--- config.mk ---
export PLATFORM = sky130hd
export DESIGN_NAME = ring_counter_monitor
export DESIGN_NICKNAME = d
export VERILOG_FILES = /design/src/rtl/ring_pkg.sv /design/src/rtl/ring_counter_monitor_onehot_to_index.sv /design/src/rtl/ring_counter_monitor.sv
export SDC_FILE = /design/constraint.sdc
export NUM_CORES = 1
export LEC_CHECK = 0
export BUFFER_PORTS_ARGS = -buffer_cell sky130_fd_sc_hd__buf_4
export CORE_UTILIZATION = 48
export DETAILED_ROUTE_END_ITERATION = 10
export GPL_TIMING_DRIVEN = 0
export MAX_ROUTING_LAYER = met4
export PLACE_DENSITY = 0.83
export SLEW_MARGIN = 15
export SYNTH_ARGS = -nofsm -noshare
export SYNTH_HDL_FRONTEND = slang
export SYNTH_HIERARCHICAL = 1
export SYNTH_SLANG_ARGS = --single-unit
--- constraint.sdc ---
create_clock -name clk -period 2.1 [get_ports clk]
set_clock_uncertainty 0.2 [all_clocks]
set_input_delay 0.315 -clock clk [delete_from_list [all_inputs] [get_ports clk]]
set_output_delay 0.315 -clock clk [all_outputs]
set_load 0.01 [all_outputs]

# # # # # # #

= Work order =
Take the line containing "export DESIGN_NICKNAME = d" as the first line and the last line of the data above as the final one. Write out these lines and all between them exactly.

= Response to the exercise =
export DESIGN_NICKNAME = d
export VERILOG_FILES = /design/src/rtl/ring_pkg.sv /design/src/rtl/ring_counter_monitor_onehot_to_index.sv /design/src/rtl/ring_counter_monitor.sv
export SDC_FILE = /design/constraint.sdc
export NUM_CORES = 1
export LEC_CHECK = 0
export BUFFER_PORTS_ARGS = -buffer_cell sky130_fd_sc_hd__buf_4
export CORE_UTILIZATION = 48
export DETAILED_ROUTE_END_ITERATION = 10
export GPL_TIMING_DRIVEN = 0
export MAX_ROUTING_LAYER = met4
export PLACE_DENSITY = 0.83
export SLEW_MARGIN = 15
export SYNTH_ARGS = -nofsm -noshare
export SYNTH_HDL_FRONTEND = slang
export SYNTH_HIERARCHICAL = 1
export SYNTH_SLANG_ARGS = --single-unit
--- constraint.sdc ---
create_clock -name clk -period 2.1 [get_ports clk]
set_clock_uncertainty 0.2 [all_clocks]
set_input_delay 0.315 -clock clk [delete_from_list [all_inputs] [get_ports clk]]
set_output_delay 0.315 -clock clk [all_outputs]
set_load 0.01 [all_outputs]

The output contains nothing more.